Keith C. Ferdinand; Daphne P. Ferdinand

Disclosures

Expert Rev Cardiovasc Ther. 2008;10(6):1357-1366. 

In This Article

Antihypertension Therapy Response in Black Patients

Monotherapy for BP-lowering in Blacks may be more effective with thiazide diuretics and long-acting CCBs than β-blockers, angiotensin-converting enzyme inhibitors (ACEIs), or angiotensin receptor blockers (ARBs).[10] For all patient groups, including Blacks, thiazide diuretics are effective as initial therapy and are well-tolerated medications. As first-line therapy in Blacks, diuretics reduce BP, stroke, HF and overall CVD.[36] Moreover, when additional agents are needed, the thiazide diuretics increase the efficacy of agents such as β-blockers, ACEIs and ARBs. Long-acting CCBs, of both dihydropyridine and nondihydropyridine types, reduce BP, stroke and cardiovascular events effectively in Blacks. At least two large trials, The Antihypertensive and Lipid-Lowering Treatment to Prevent Heart Attack Trial (ALLHAT), with amlodipine, and the International Verapamil-Trandolapril Study (INVEST), with verapamil SR, have demonstrated cardiovascular benefits in Blacks using long-acting CCB-based therapies.[36,37] While in ALLHAT, lisinopril, starting at 20 mg with a goal of 40 mg, lowered BP (with increased stroke) less effectively than chlorthalidone in INVEST, a long-acting CCB added to larger doses of the ACEI (trandolapril) demonstrated similar BP-lowering and outcomes in Blacks as compared with Whites.

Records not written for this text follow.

From an optimization exercise on the open Yosys and OpenROAD flow, aimed at small area and a short achievable clock period; shortcuts taken in it are not production practice. RTL that was checked went through simulation tests only; none was proved equivalent to the original. No driver is modelled on the clock port, so clock power and skew are understated where the tree is cut down; a real chip needs a root buffer or a tree. Power figures rest on the tool's default switching activity, not on a simulated workload.

## hdmi_frame_loop_top
module hdmi_frame_loop_top (
  input  logic                                 core_clk,
  input  logic                                 rst_in,
  input  logic                                 vs_in,
  input  logic                                 de_in,
  input  logic [hdmi_loop_pkg::COLOR_BITS-1:0] r_in,
  input  logic [hdmi_loop_pkg::COLOR_BITS-1:0] g_in,
  input  logic [hdmi_loop_pkg::COLOR_BITS-1:0] b_in,
  output logic                                 hs_out,
  output logic                                 vs_out,
  output logic                                 de_out,
  output logic [hdmi_loop_pkg::COLOR_BITS-1:0] r_out,
  output logic [hdmi_loop_pkg::COLOR_BITS-1:0] g_out,
  output logic [hdmi_loop_pkg::COLOR_BITS-1:0] b_out,
  output logic                                 frame_valid
);
  logic [7:0]             wr_row_n;
  logic [15:0]            wr_col_n;
  logic [PIX565_BITS-1:0] wr_data;
  logic [H_ACT-1:0]       col_sel;
  logic [V_ACT-1:0]       row_sel;
  logic [V_ACT-1:0][PIX565_BITS-1:0] rd_row;
  logic                   hs_d1;
  logic                   vs_d1;
  logic                   de_d1;
  fb_write_ctrl u_wr (
    .core_clk    (core_clk),
    .rst_in      (rst_in),
    .vs_in       (vs_in),
    .de_in       (de_in),
    .r_in        (r_in),
    .g_in        (g_in),
    .b_in        (b_in),
    .wr_row_n    (wr_row_n),
    .wr_col_n    (wr_col_n),
    .wr_data     (wr_data),
    .frame_valid (frame_valid)
  );
  fb_mem u_mem (
    .core_clk (core_clk),
    .wr_row_n (wr_row_n),
    .wr_col_n (wr_col_n),
    .wr_data  (wr_data),
  ...
export LEC_CHECK = 0
export CAP_MARGIN = 20
export CORE_MARGIN = 2
export CORE_UTILIZATION = 70
export SETUP_SLACK_MARGIN = 2.2
export SLEW_MARGIN = 60
create_clock -name core_clock -period 4.0 [get_ports {core_clk}]
standard.sh (not shown) runs the stock make flow with config.mk's settings and CLKGATE_MAP_FILE= SYNTH_SCRIPT=/design/flow/synth_recipe.tcl, a recipe that flattens the netlist after the stock synthesis.
==> flow/flow/run.sh <==
#!/bin/bash
set -o pipefail
export PRE_CTS_TCL="$PWD/flow/ctree.tcl"
bash standard.sh finish > standard.log 2>&1
==> flow/flow/ctree.tcl <==
# Clock tree for this design, used in place of TritonCTS (loaded through
# ORFS's PRE_CTS_TCL hook; it replaces the clock_tree_synthesis command).
#
# The clock port drives CT_NROOT (4) root buffers placed beside its pin. The
# clock sinks are split by recursive bisection into one group per root, each
# group into CT_NMID (4) parts with a buffer at the centre of each, and each
# part into leaf clusters of at most CT_LEAF_MAX (20) sinks with a buffer at
# the centre of each. Every sink sees the same three buffer stages, so the
# tree is balanced.
proc ct_bisect {pts nmax dmax {k 0}} {
  # pts: list of {x y obj}; split into k clusters (k = ceil(n/nmax) when 0)
  # by proportional recursive bisection across the longer side; a cluster
  # whose bounding box half-perimeter exceeds dmax is split again
  set n [llength $pts]
  if {$k == 0} { set k [expr {($n + $nmax - 1) / $nmax}] }
  set xs [lsort -integer [lmap p $pts {lindex $p 0}]]
  set ys [lsort -integer [lmap p $pts {lindex $p 1}]]
  set w [expr {[lindex $xs end]-[lindex $xs 0]}]
  set h [expr {[lindex $ys end]-[lindex $ys 0]}]
  if {$k <= 1 && ($w + $h <= $dmax || $n < 2)} { return [list $pts] }
  if {$k <= 1} { set k 2 }
  set idx [expr {$w >= $h ? 0 : 1}]
  set s [lsort -integer -index $idx $pts]
  set kl [expr {$k / 2}]
  set cut [expr {($n * $kl + $k / 2) / $k}]
  return [concat [ct_bisect [lrange $s 0 [expr {$cut-1}]] $nmax $dmax $kl] [ct_bisect [lrange $s $cut end] $nmax $dmax [expr {$k - $kl}]]]
}
proc ct_centroid {pts} {
  set sx 0; set sy 0
  foreach p $pts { set sx [expr {$sx + [lindex $p 0]}]; set sy [expr {$sy + [lindex $p 1]}] }
  set n [llength $pts]
  return [list [expr {$sx / $n}] [expr {$sy / $n}]]
}
proc ct_split {pts k} {
  # split into k (power of 2) balanced groups
  set groups [list $pts]
  while {[llength $groups] < $k} {
    set ng {}
    foreach g $groups {
      set xs [lsort -integer [lmap p $g {lindex $p 0}]]
      set ys [lsort -integer [lmap p $g {lindex $p 1}]]
      set idx [expr {([lindex $xs end]-[lindex $xs 0]) >= ([lindex $ys end]-[lindex $ys 0]) ? 0 : 1}]
      set s [lsort -integer -index $idx $g]
      set h [expr {[llength $s] / 2}]
      lappend ng [lrange $s 0 [expr {$h-1}]] [lrange $s $h end]
    }
    set groups $ng
  }
  return $groups
}
proc ct_build {} {
  set NROOT [expr {[info exists ::env(CT_NROOT)] ? $::env(CT_NROOT) : 4}]
  set LEAF_MAX [expr {[info exists ::env(CT_LEAF_MAX)] ? $::env(CT_LEAF_MAX) : 20}]
  set ROOTBUF [expr {[info exists ::env(CT_ROOTBUF)] ? $::env(CT_ROOTBUF) : "sky130_fd_sc_hd__clkbuf_16"}]
  set DMAX [expr {[info exists ::env(CT_DMAX)] ? int($::env(CT_DMAX) * 1000) : 1000000}]
  set NMID [expr {[info exists ::env(CT_NMID)] ? $::env(CT_NMID) : 4}]
  set MIDBUF [expr {[info exists ::env(CT_MIDBUF)] ? $::env(CT_MIDBUF) : "sky130_fd_sc_hd__clkbuf_16"}]
  set FR [expr {[info exists ::env(CT_FR)] ? $::env(CT_FR) : 0.3}]
  set LEAFBUF [expr {[info exists ::env(CT_LEAFBUF)] ? $::env(CT_LEAFBUF) : "sky130_fd_sc_hd__clkbuf_16"}]
  set db [ord::get_db]
  set block [ord::get_db_block]
  set clk [$block findNet core_clk]
  set bt [$block findBTerm core_clk]
  set bb [$bt getBBox]
  set px [expr {([$bb xMin] + [$bb xMax]) / 2}]
  set py [expr {([$bb yMin] + [$bb yMax]) / 2}]
  set core [$block getCoreArea]
  set pts {}
  foreach it [$clk getITerms] {
    set inst [$it getInst]
    set b [$inst getBBox]
    lappend pts [list [expr {([$b xMin]+[$b xMax])/2}] [expr {([$b yMin]+[$b yMax])/2}] $it]
  }
  puts "CT: [llength $pts] sinks, port at $px $py"
  set rmaster [$db findMaster $ROOTBUF]
  set lmaster [$db findMaster $LEAFBUF]
  set mmaster [$db findMaster $MIDBUF]
  set groups [ct_split $pts $NROOT]
  set gi 0; set li 0
  foreach g $groups {
    # root buffer beside the port pin, pulled a little toward its group
    lassign [ct_centroid $g] gx gy
    set rx [expr {$px + int(($gx - $px) * $FR)}]
    set ry [expr {$py + int(($gy - $py) * $FR)}]
    set rx [expr {max([$core xMin], min([$core xMax] - 20000, $rx))}]
    set ry [expr {max([$core yMin], min([$core yMax] - 3000, $ry))}]
    set rinst [odb::dbInst_create $block $rmaster "ctroot_$gi"]
    $rinst setLocation $rx $ry
    $rinst setPlacementStatus PLACED
    set rnet [odb::dbNet_create $block "ctnet_root_$gi"]
    $rnet setSigType CLOCK
    [$rinst findITerm A] connect $clk
    [$rinst findITerm X] connect $rnet
    set subs [list $g]
    if {$NMID > 1} { set subs [ct_split $g $NMID] }
    set mi 0
    foreach sg $subs {
      set dnet $rnet
      if {$NMID > 1} {
        lassign [ct_centroid $sg] mx my
        set minst [odb::dbInst_create $block $mmaster "ctmid_${gi}_$mi"]
        $minst setLocation [expr {$mx - 5000}] $my
        $minst setPlacementStatus PLACED
        set dnet [odb::dbNet_create $block "ctnet_mid_${gi}_$mi"]
        $dnet setSigType CLOCK
        [$minst findITerm A] connect $rnet
        [$minst findITerm X] connect $dnet
        incr mi
      }
      foreach c [ct_bisect $sg $LEAF_MAX $DMAX] {
        lassign [ct_centroid $c] cx cy
        set linst [odb::dbInst_create $block $lmaster "ctleaf_$li"]
        $linst setLocation [expr {$cx - 5000}] $cy
        $linst setPlacementStatus PLACED
        set lnet [odb::dbNet_create $block "ctnet_leaf_$li"]
        $lnet setSigType CLOCK
        [$linst findITerm A] connect $dnet
        foreach p $c {
          set it [lindex $p 2]
          $it disconnect
          $it connect $lnet
        }
        [$linst findITerm X] connect $lnet
        incr li
      }
    }
    incr gi
  }
  puts "CT: $gi roots, $li leaves"
}

rename clock_tree_synthesis my_orig_clock_tree_synthesis
proc clock_tree_synthesis {args} {
  ct_build
  set_propagated_clock [all_clocks]
}
The starting point finished clean.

Nevertheless, race is not a powerful predictor of drug response in any individual, and race alone should not be the basis for clinical decisions regarding the class of antihypertensive drug utilized. A meta-analysis of 15 clinical trials demonstrated that a vast majority of Whites and Blacks respond similarly to commonly used antihypertensive drugs.[38] Furthermore, there appeared to be wide variation in drug-associated changes in BP within each race. Manual and computerized searches of MEDLINE (1983 to March 2003) with a total of 9307 White subjects and 2902 Black subjects noted drug-associated changes in diastolic BP. The mean difference between Whites and Blacks ranged from 0.6 to 3.0 mmHg, with a standard deviation within each race of 5.0-10.1 mmHg. The percentage of Whites and Blacks with similar changes in systolic BP ranged from 83 to 93%. The authors concluded that choices of specific medications should not be based on race alone.